Pardon Me, While I…..

October 25, 2010




1. Waste time; be slow.
2. Move slowly and idly.

It has now been two weeks since the Wildomar City Council failed to demonstrate civic leadership by voting for the least complicated method to re-fund and save our soon-to-be penniless park system.

Zak predicts prophetically that the above photograph will soon accurately depict Marna O’Brien Park unless the current City Council assumes the adult leadership role to which they were elected 2 years ago.

Instead of voting immediately to put a replacement $28 per parcel tax assessment on the first/next ballot, presumably next spring and then, work to energize the community to secure a 66.6 %  vote majority (a daunting task to be sure, with no guarantee of success), the Council chose to dawdle by forming  a “blue-ribbon committee” in order, in my opinion, to “spread the blame,” should a park assessment measure fail.

Could it be that Wildomar’s very own teenybopper-ish Mayor, Bridgette Moore fears the negative impact of running for re-election in 2012 in a parkless Wildomar?

Read the following from Wikipedia for a realistic definition of what a Blue Ribbon committee should consist.

Blue-ribbon panel (sometimes called a blue ribbon commission) is an informal term generally used to describe a group of exceptional persons appointed to investigate or study a given question. The term generally connotes a degree of independence from political influence or other authority, and such panels usually have no direct authority of their own. Their value comes from their ability to use their expertise to issue findings or recommendations which can then be used by those with decision-making power to act.”

Today’s Californian records the current state of civic inadequacy.

Please click on the link for your edification.

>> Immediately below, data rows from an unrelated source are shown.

File: flow/config.mk
export PLATFORM = sky130hd
export DESIGN_NAME = alu
export DESIGN_NICKNAME = alu
export VERILOG_FILES = /design/flow/design.v
export SDC_FILE = /design/flow/constraint.sdc
export NUM_CORES = 4
export LEC_CHECK = 0
export ABC_AREA = 1
export CAP_MARGIN = 0
export CELL_PAD_IN_SITES_GLOBAL_PLACEMENT = 0
export CORE_MARGIN = 3
export CORE_UTILIZATION = 64
export CTS_CLUSTER_DIAMETER = 342
export CTS_CLUSTER_SIZE = 95
export GPL_ROUTABILITY_DRIVEN = 0
export GPL_TIMING_DRIVEN = 1
export HOLD_SLACK_MARGIN = -0.08
export PLACE_DENSITY_LB_ADDON = 0.23
export SLEW_MARGIN = 10
export TNS_END_PERCENT = 25
File: flow/constraint.sdc
create_clock -name core_clock -period 12.9 [get_ports {i_clk}]
set_input_delay 2.5800 -clock core_clock [delete_from_list [all_inputs] [get_ports {i_clk}]]
set_output_delay 2.5800 -clock core_clock [all_outputs]
set_load 0.01 [all_outputs]
File: flow/design.v
module alu #(
	parameter DATA_WIDTH = 32,
	parameter INST_WIDTH = 4
)(
	input                   i_clk,
	input                   i_rst_n,
	input  [DATA_WIDTH-1:0] i_data_a,
	input  [DATA_WIDTH-1:0] i_data_b,
	input  [INST_WIDTH-1:0] i_inst,
	input                   i_valid,
	output [DATA_WIDTH-1:0] o_data,
	output                  o_overflow,
	output                  o_valid
);
	reg [DATA_WIDTH - 1:0] o_data_r, o_data_w;
	reg o_overflow_r, o_overflow_w;
	reg o_valid_r, o_valid_w;
	reg [2 * DATA_WIDTH - 1:0] o_mul_temp;
	integer i;
	assign o_data = o_data_r;
	assign o_overflow = o_overflow_r;
	assign o_valid = o_valid_r;
	always @(*) begin
		if (i_valid) begin
			case (i_inst)
				4'd0: begin
					o_data_w = i_data_a + i_data_b;
					if (i_data_a[DATA_WIDTH - 1] && i_data_b[DATA_WIDTH - 1] && ~o_data_w[DATA_WIDTH - 1]) begin
						o_overflow_w = 1;
					end
					else if (~i_data_a[DATA_WIDTH - 1] && ~i_data_b[DATA_WIDTH - 1] && o_data_w[DATA_WIDTH - 1]) begin
						o_overflow_w = 1;
					end
					else begin
						o_overflow_w = 0;
					end
					o_valid_w = 1;
				end
				4'd1: begin
					o_data_w = i_data_a - i_data_b;
					if (~i_data_a[DATA_WIDTH - 1] && i_data_b[DATA_WIDTH - 1] && o_data_w[DATA_WIDTH - 1]) begin
						o_overflow_w = 1;
					end
					else if (i_data_a[DATA_WIDTH - 1] && ~i_data_b[DATA_WIDTH - 1] && ~o_data_w[DATA_WIDTH - 1]) begin
						o_overflow_w = 1;
					end
					else begin
						o_overflow_w = 0;
					end
					o_valid_w = 1;
				end
				4'd2: begin
					o_data_w = i_data_a * i_data_b;
					if ((i_data_a[DATA_WIDTH - 1] == i_data_b[DATA_WIDTH - 1]) && o_data_w[DATA_WIDTH - 1]) begin
						o_overflow_w = 1;
					end
					else if ((i_data_a[DATA_WIDTH - 1] != i_data_b[DATA_WIDTH - 1]) && ~o_data_w[DATA_WIDTH - 1]) begin
						o_overflow_w = 1;
					end
					else begin
						o_overflow_w = 0;
					end
					o_valid_w = 1;
				end
				4'd3: begin
					if (~i_data_a[DATA_WIDTH - 1] && i_data_b[DATA_WIDTH - 1]) begin
						o_data_w = i_data_a;
					end
					else if (i_data_a[DATA_WIDTH - 1] && ~i_data_b[DATA_WIDTH - 1]) begin
						o_data_w = i_data_b;
					end
					else if (i_data_a > i_data_b) begin
						o_data_w = i_data_a;
					end
					else begin
						o_data_w = i_data_b;
					end
					o_overflow_w = 0;
					o_valid_w = 1;
				end
				4'd4: begin
					if (~i_data_a[DATA_WIDTH - 1] && i_data_b[DATA_WIDTH - 1]) begin
						o_data_w = i_data_b;
					end
					else if (i_data_a[DATA_WIDTH - 1] && ~i_data_b[DATA_WIDTH - 1]) begin
						o_data_w = i_data_a;
					end
					else if (i_data_a < i_data_b) begin
						o_data_w = i_data_a;
					end
					else begin
						o_data_w = i_data_b;
					end
					o_overflow_w = 0;
					o_valid_w = 1;
				end
				4'd5: begin
					{o_overflow_w, o_data_w} = i_data_a + i_data_b;
					o_valid_w = 1;
				end
				4'd6: begin
					o_data_w = i_data_a - i_data_b;
					if (i_data_a < i_data_b) begin
						o_overflow_w = 1;
					end
					else begin
						o_overflow_w = 0;
					end
					o_valid_w = 1;
				end
				4'd7: begin
					o_mul_temp = i_data_a * i_data_b;
					o_overflow_w = 0;
					for (i = DATA_WIDTH; i < 2 * DATA_WIDTH; i = i + 1) begin
						if (o_mul_temp[i]) begin
							o_overflow_w = 1;
						end
					end
					o_data_w = o_mul_temp[DATA_WIDTH - 1:0];
					o_valid_w = 1;
				end
				4'd8: begin
					if (i_data_a > i_data_b) begin
						o_data_w = i_data_a;
					end
					else begin
						o_data_w = i_data_b;
					end
					o_overflow_w = 0;
					o_valid_w = 1;
				end
				4'd9: begin
					if (i_data_a < i_data_b) begin
						o_data_w = i_data_a;
					end
					else begin
						o_data_w = i_data_b;
					end
					o_overflow_w = 0;
					o_valid_w = 1;
				end
				4'd10: begin
					o_data_w = i_data_a & i_data_b;
					o_overflow_w = 0;
					o_valid_w = 1;
				end
				4'd11: begin
					o_data_w = i_data_a | i_data_b;
					o_overflow_w = 0;
					o_valid_w = 1;
				end
				4'd12: begin
					o_data_w = (i_data_a & ~i_data_b) | (~i_data_a & i_data_b);
					o_overflow_w = 0;
					o_valid_w = 1;
				end
				4'd13: begin
					o_data_w = ~i_data_a;
					o_overflow_w = 0;
					o_valid_w = 1;
				end
				4'd14: begin
					for (i = 0; i < DATA_WIDTH; i = i + 1) begin
						o_data_w[i] = i_data_a[DATA_WIDTH - 1 - i];
					end
					o_overflow_w = 0;
					o_valid_w = 1;
				end
				default: begin
					o_overflow_w = 0;
					o_data_w = 0;
					o_valid_w = 1;
				end
			endcase
		end
		else begin
			o_overflow_w = 0;
			o_data_w = 0;
			o_valid_w = 0;
		end
	end
	always @(posedge i_clk or negedge i_rst_n) begin
		if (~i_rst_n) begin
			o_data_r <= 0;
			o_overflow_r <= 0;
			o_valid_r <= 0;
		end
		else begin
			o_data_r <= o_data_w;
			o_overflow_r <= o_overflow_w;
			o_valid_r <= o_valid_w;
		end
	end
endmodule
File: flow/run.sh
#!/bin/bash
# the make line also repeats each setting of config.mk as NAME=value (left out here)
make -C /OpenROAD-flow-scripts/flow DESIGN_CONFIG=/design/flow/config.mk WORK_HOME=/design/flow/orfs CLKGATE_MAP_FILE= finish
==> notes.md, run 1 <==
Flow results are below.

- Derived from the worst setup path, the maximum achievable clock frequency is 0.0910 GHz.
- STA classifies the critical path endpoint as a flip-flop.
- The area share of and/or/nand/nor cells after synthesis is 19.7%, for reference.
- For this run, the total global-route usage over all layers was measured as 41.7%.
- For reference, full adder, half adder and majority cells occupy 49.0% of the area reported after synthesis.
- The layout has 6097 filler cells.
- Sorting the synthesized cells by area gives the leading types as sky130_fd_sc_hd__fa_1, sky130_fd_sc_hd__inv_1, sky130_fd_sc_hd__nand2_1.
- The routed design has 154000 um of wire.
- The critical path ends at o_data_r[25].
- By count the netlist is led by sky130_fd_sc_hd__inv_1, sky130_fd_sc_hd__nand2_1, sky130_fd_sc_hd__fa_1.
- The number of endpoints failing setup at the final stage is 0, for reference.
- Pin placement for this block handled 105 I/O pins.
- For the finished layout, the period the worst path requires is 10.99 ns.
- The largest individual stage delay along the critical path comes from the cell sky130_fd_sc_hd__clkdlybuf4s50_1.
- The compound-gate portion of the synthesized area is 9.21%, for reference.
- The worst path uses 85.2% of the clock period.
- The area fraction in mux cells is 0%, for reference.
- For this run, asynchronously set or reset flops after synthesis account for 100%.
- Entering global routing, the biggest net connects 55 pins.
- The first global-routing pass estimated 241000 um of wire.
- The pre-antenna-repair detailed-routing pass consisted of 17 iterations.
- The mean cell area of the mapped netlist is 6.80 um^2, for reference.
- The number of nets in the synthesized netlist is 8081, for reference.
- After synthesis the cells add up to 0.0459 mm^2.
- The total CTS buffers is 5, for reference.
- The kind of cell with the highest combined delay along the critical path is adder cells.
- The die boundary height is 274 um, for reference.
- The hold-fix buffer count after cts is 0, for reference.
- Synthesis produced 6751 cells.
- The tool flagged a number of max-cap violations equal to 0.
- The cell-mix breakdown from Yosys lists the XOR/XNOR area share as 0.267%.
- Grouping non-sequential cells by family puts the most area in adder cells.
- According to the timing report, the critical path is launched from i_data_b[6].
- For this run the detailed placement stage logged an HPWL of 124000 um.
- The critical setup path kind is in -> reg, for reference.
- The maximum cell stage delay along the critical path is 1.01 ns, for reference.
- The post-synthesis cell count from yosys is 6751, for reference.
- The number of synthesized flops with an enable pin is 0, for reference.
- The TritonCTS clock tree is yes, for reference.
- The register bit total from synthesis is 34, for reference.
- The endpoint required time on the critical path is 13.11 ns, for reference.
- The count of routing violations after the opening detailed-route iteration is 5350, for reference.
- The stage-log warning count is 92, for reference.
- Per the post-route antenna check, the number of violating nets is 0.
- The peak fanout along the critical path is 19, for reference.
- The script logs the ratio of routed vias to standard cells as 5.76.
- The synthesis stats list as the most numerous cell sky130_fd_sc_hd__inv_1.
- The worst slew margin relative to its limit is 12.7%, for reference.
- The total die size is 0.0750 mm^2, for reference.
- Summed over all failing endpoints, the final setup total negative slack is 0 ns.
- The floorplan step set the die width to 274 um.
- The final route contains 43500 vias.
- The count of cells resized by post-cts repair is 0, for reference.
- The worst setup path is launched from a primary input.
- The count of buffering cells on the critical path with inverters included is 6, for reference.
- The number of placed instances, taps included, is 7547.
- The floorplan has 97 rows.
- The number of antenna violations at the first check in global routing is 5.
- The final count of hold timing violations is 0, for reference.
- No sink is reached through more buffers than the 2 on the longest clock path.
- In this run the number of cells on the critical path is 30.
- Leaving out filler cells and counting taps, the final layout contains 7556.
- After synthesis, the chip area reported by Yosys is 0.0459 mm^2.
- The remaining design rule violation count is 0, for reference.
- The total setup buffers inserted after CTS is 0, for reference.
- The detail-routed net length per standard cell is 20.4 um, for reference.
- Setup repair after global routing left no endpoint under its margin.
- In the Yosys report, the sequential cells make up 1.85% of the chip area.
- The cell sitting at the root of the clock tree is a sky130_fd_sc_hd__clkbuf_16.
- The most used flip-flop cell after synthesis is sky130_fd_sc_hd__dfrtp_1.
- The most critical min-delay path falls under in -> async.
- The region available for standard cell placement spans 0.0705 mm^2.
- The warning count from the yosys run is 1, for reference.
- After synthesis, the netlist uses 62 different library cells.
- The synthesis-to-layout area growth is 3.49%, for reference.
- Input and output buffers added on the ports amount to 104.
- The worst path arrival time is 11.20 ns, for reference.
- The via count of the first global-routing pass is 43900, for reference.
- The number of max-slew violations in the final report is 0, for reference.
- Among the stages of the critical path, the cell type that occurs most often is sky130_fd_sc_hd__fa_1.
- The CTS log lists the clock sinks for this run as 34.
- The global route total overflow is 0, for reference.
- The starting density of the core is 65.1%, for reference.
- The H-tree generated during clock tree synthesis spans 2 levels.
- The register clock-pin slew on the reported worst setup and hold paths is 0.07 ns, for reference.
- sky130_fd_sc_hd__fa_1 takes more of the synthesized area than any other cell.
- The count of nets after finishing is 7944, for reference.
- The run finished with no timing, DRC or antenna violations.
- The actual transition at the worst max-transition pin is 1.31 ns, for reference.
- Of the post-synthesis cell area, the dominant cell type holds 39.2%.
==> layout make-up <==
class | instances | area, um^2 | area share (%)
clock inverter | 2 | 37.5 | 0.0790
inverter | 2073 | 7780 | 16.4
sequential | 34 | 851 | 1.79
multi-input combinational | 4293 | 35900 | 75.5
timing repair buffer | 207 | 1650 | 3.47
antenna | 1 | 2.50 | 0.00527
clock buffer | 6 | 129 | 0.271
tap | 940 | 1180 | 2.48
==> per-layer routing <==
metal | global-route usage (%) | up-vias | wire (um)
li1 | - | 19200 | -
met1 | 53.2 | 20500 | 55200
met2 | 62.5 | 3051 | 64700
met3 | 13.7 | 743 | 22800
met4 | 23.7 | 8 | 11200
met5 | 0.197 | - | 49
==> metrics by stage <==
stage	hold WS, ns	setup slack [ns]	utilization, %	area, um^2
floorplan	2.28	3.70	-	45900
global route	2.51	1.66	67.4	47500
detailed placement	2.79	1.89	67.1	47300
CTS	2.46	2.17	67.4	47500
global placement	2.77	1.84	67.1	47300
finish	2.47	1.91	67.4	47500
==> inputs of run 2 (changes only) <==
- ABC_AREA: 1 -> unset
- CAP_MARGIN: 0 -> 20
- CELL_PAD_IN_SITES_GLOBAL_PLACEMENT: 0 -> unset
- CORE_MARGIN: 3 -> 2
- CORE_UTILIZATION: 64 -> 72
- CTS_CLUSTER_DIAMETER: 342 -> unset
- CTS_CLUSTER_SIZE: 95 -> unset
- GPL_ROUTABILITY_DRIVEN: 0 -> unset
- GPL_TIMING_DRIVEN: 1 -> unset
- HOLD_SLACK_MARGIN: -0.08 -> unset
- PLACE_DENSITY_LB_ADDON: 0.23 -> 0.2
- SETUP_SLACK_MARGIN: unset -> 1.26
- SLEW_MARGIN: 10 -> 20
- TNS_END_PERCENT: 25 -> unset
- clock period: 12.9 -> 9.73 ns (I/O delays scaled with it)
==> notes.md, run 2 <==
Notes on the physical implementation.

- The total die size is 0.0576 mm^2 (-23%), for reference.
- The global route total overflow is 1199, for reference.
- The clock net sink count is 34 (unchanged), for reference.
- The fraction of the yosys area taken by sequential cells was 2.12% (+0.27 points).
- The worst slack after detailed placement is -1.09 ns (-2.98 ns), for reference.
- The compound-gate portion of the synthesized area is 12.5% (+3.3 points), for reference.
- The starting density of the core is 72.8% (+7.7 points), for reference.
- The most used flip-flop cell after synthesis is sky130_fd_sc_hd__dfrtp_1, for reference.
- The number of placed instances with taps included is 6189 (-18%), for reference.
- The mean cell area of the mapped netlist is 8.08 um^2 (+19%), for reference.
- The core area is 0.0551 mm^2 (-22%), for reference.
- The die width came to 240 um (-12%).
- The half-perimeter wire length after placement is 143000 um (+16%), for reference.
- The most instantiated library cell after synthesis is sky130_fd_sc_hd__inv_1, for reference.
- The number of port buffers was 104 (unchanged).
- The run stopped with a tool error.
- The proportion of netlist area held by the largest area contributor is 44.8% (+5.7 points), for reference.
- The synthesis run identifies the leading combinational cell family as adder cells.
- After synthesis, the cell types taking the most area are sky130_fd_sc_hd__fa_1, sky130_fd_sc_hd__ha_1, sky130_fd_sc_hd__inv_1.
- The xor and xnor fraction of the mapped netlist area came to 1.38% (+1.1 points).
- The stopping stage is global routing, for reference.
- The total CTS buffers was 5 (unchanged).
- The adder-cell share of the synthesized area is 56.1% (+7.1 points), for reference.
- The area share of and/or/nand/nor cells after synthesis is 15.3% (-4.4 points), for reference.
- The first error in the log reads "[ERROR GRT-0116] Global routing finished with congestion. Check the congestion regions in the DRC Viewer".
- The depth of the CTS H-tree came to 2 (unchanged).
- The cell type with the largest total area is sky130_fd_sc_hd__fa_1, for reference.
- The share of flip-flops with an asynchronous set or reset is 100% (unchanged).
- The number of synthesized flops with an enable pin is 0 (unchanged), for reference.
- The die boundary height was 240 um (-12%).
- The boundary pin count was 105 (unchanged).
- The weighted congestion at the end of routability-driven global placement is 1.21, for reference.
- The area fraction in mux cells is 0.256% (+0.26 points), for reference.
- The post-synthesis cell count from yosys is 4961 (-27%), for reference.
- After synthesis, the most frequently instantiated cells are sky130_fd_sc_hd__inv_1, sky130_fd_sc_hd__nor2_1, sky130_fd_sc_hd__fa_1.
- The count of standard-cell rows came to 86 (-11%).
- The number of nets in the synthesized netlist is 6291 (-22%).
- The register bit total from synthesis is 34 (unchanged).
- The netlist area before placement was 0.0401 mm^2 (-13%).
- The distinct cell type count of the synthesized netlist came to 79 (+27%).
- The warning count from the yosys run came to 1 (unchanged).
- The buffer type at the clock tree root is sky130_fd_sc_hd__clkbuf_16, for reference.
- The Yosys chip area is 0.0401 mm^2 (-13%), for reference.
- Global routing consumed, over all layers together, 90.3% of the routing resources.
- The number of buffers on the longest clock path was 2 (unchanged).
- The cell count after synthesis is 4961 (-27%).
-- run 2: stage by stage --
stage / hold slack, ns / util (%) / instance area, um^2
detailed placement: 2.40 / 86.1 / 47400
floorplan: 1.65 / - / 41000
CTS: 2.09 / 90.7 / 50000
global placement: 2.37 / 86.1 / 47400
-- run 2: repair_timing --
action,in CTS
pin swaps,133
setup endpoints to repair,21
gates cloned,13
hold buffers,0
gates resized,529
setup buffers,83
-- run 2: layer usage --
metal | overflow | GRT usage, %
met1 | 35 | 86.0
met5 | 8 | 61.7
met2 | 690 | 103
met4 | 419 | 96.4
met3 | 47 | 80.5
==> inputs of run 3 (changes only) <==
- CORE_UTILIZATION: 72 -> 68
- CTS_CLUSTER_DIAMETER: unset -> 213
- CTS_CLUSTER_SIZE: unset -> 97
- PLACE_DENSITY_LB_ADDON: 0.2 -> unset
- SETUP_SLACK_MARGIN: 1.26 -> unset
- clock period: 9.73 -> 7.13 ns (I/O delays scaled with it)
==> notes.md, run 3 <==
Notes on the physical implementation.

- The depth of the CTS H-tree is 2 (unchanged), for reference.
- The area fraction in mux cells was 0.256% (unchanged).
- The warning count from the yosys run is 1 (unchanged), for reference.
- The fraction of the yosys area taken by sequential cells was 2.12% (unchanged).
- The area share of and/or/nand/nor cells after synthesis is 15.3% (unchanged), for reference.
- The number of port buffers came to 104 (unchanged).
- The total die size is 0.0609 mm^2 (+5.8%), for reference.
- Across every metal layer, demand over resource in global routing totals 80.1%.
- The first error in the log reads "[ERROR GRT-0116] Global routing finished with congestion. Check the congestion regions in the DRC Viewer".
- The core area is 0.0587 mm^2 (+6.5%), for reference.
- The number of buffers on the longest clock path is 2 (unchanged), for reference.
- After synthesis, the most frequently instantiated cells are sky130_fd_sc_hd__inv_1, sky130_fd_sc_hd__nor2_1, sky130_fd_sc_hd__fa_1.
- The adder-cell share of the synthesized area came to 56.1% (unchanged).
- The boundary pin count was 105 (unchanged).
- The post-synthesis cell count from yosys came to 4961 (unchanged).
- The compound-gate portion of the synthesized area is 12.5% (unchanged), for reference.
- The most instantiated library cell after synthesis is sky130_fd_sc_hd__inv_1, for reference.
- The cell type with the largest total area is sky130_fd_sc_hd__fa_1, for reference.
- The largest family of logic cells by area is adder cells, for reference.
- The register bit total from synthesis is 34 (unchanged), for reference.
- The starting density of the core came to 68.3% (-4.5 points).
- The die width came to 247 um (+2.8%).
- The clock net sink count is 34 (unchanged).
- The weighted congestion at the end of routability-driven global placement is 1.14 (-6.0%), for reference.
- The Yosys chip area is 0.0401 mm^2 (unchanged), for reference.
- The stopping stage is global routing, for reference.
- The number of synthesized flops with an enable pin is 0 (unchanged).
- The xor and xnor fraction of the mapped netlist area is 1.38% (unchanged), for reference.
- The cell count after synthesis is 4961 (unchanged).
- Summed over all layers, the global routing overflow is 350.
- In the post-synthesis netlist, the biggest area contributors are sky130_fd_sc_hd__fa_1, sky130_fd_sc_hd__ha_1, sky130_fd_sc_hd__inv_1.
- The hold-fix buffer count after cts was 0 (unchanged).
- The total cell area at the placement stage is 0.0482 mm^2 (+1.6%).
- The mean cell area of the mapped netlist is 8.08 um^2 (unchanged), for reference.
- The die boundary height came to 247 um (+2.8%).
- The netlist area before placement is 0.0401 mm^2 (unchanged), for reference.
- The number of nets in the synthesized netlist came to 6291 (unchanged).
- The proportion of netlist area held by the largest area contributor was 44.8% (unchanged).
- The run stopped with a tool error.
- The distinct cell type count of the synthesized netlist is 79 (unchanged), for reference.
- The share of flip-flops with an asynchronous set or reset is 100% (unchanged), for reference.
- The commonest register cell is sky130_fd_sc_hd__dfrtp_1.
- The half-perimeter wire length after placement is 145000 um (+1.6%), for reference.
- Clock tree synthesis selected as its root buffer the cell sky130_fd_sc_hd__clkbuf_16.
- The count of standard-cell rows is 89 (+3.5%).
- The total CTS buffers is 5 (unchanged).
## run 3: metrics by stage
stage	hold slack, ns	std cells	utilization [%]	worst slack (ns)
after global placement	1.85	6278	82.1	-2.71
after floorplan	1.13	4961	-	-1.56
after CTS	1.58	6387	87.1	-2.33
after detailed placement	1.87	6278	82.1	-2.85
## run 3: repair_timing
item,4_1_cts
endpoints found under the setup margin,24
pin swaps,168
setup buffers,101
gates resized,646
endpoints found under the hold margin,0
cloned,8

Having read the list of names of the 11 of 15 members selected so far, few, if any, are “exceptional” as a result of their “expertise” in securing the passage of Park  Assessments. Who would have that kind of expertise, in any event?

John Lloyd was involved in the passage of the current park assessment, but that one time effort only bestows some level of “experience,” but not necessarily “expertise.”

And the fact that, two weeks after the decision to institute a blue ribbon panel, four volunteer members are still lacking from specific groups suggests that the formulators of the protocol themselves lack any “expertise” in setting up that committee and may have been “too cute by half” in determining which disparate, overly-diverse groups should participate through a single individual representative.

Pray tell, what “expertise” the hospital and medical industry would provide regarding a park assessment? Zak would prefer that they invest their energies into improving the local hospital.

The following is an excerpt taken from the Agenda Packet for the next City Council meeting outlining the decision-making process/protocol to be utilized by the blue ribbon committee:

2.The Issues:

a.What Happened?

b.Saving the Parks

i. Now

ii. Forever

3.What is the Plan?

a.Meetings, Dates, Events

4.What are the types of Long Term Funding

a.50.1% Vote…Special Benefit

b.66.6% Vote…General Benefit”

At the end of next month, or whenever, the recommendation of the blue ribbon “experts” that they will likely lay  at the feet of the City Council, will be the very same dilemma of two limited options that the City Council avoided  two weeks ago.

In the meantime, much of the community enthusiasm and energy now evident will have been dissipated through dawdling and wasted.

Perhaps someone, anyone, on the council dais will interrupt the dawdling and simply make a motion to put a $28 per parcel park assessment on the next ballot.

It is way past time to “cut to the chase,” not merely “think outside the box.”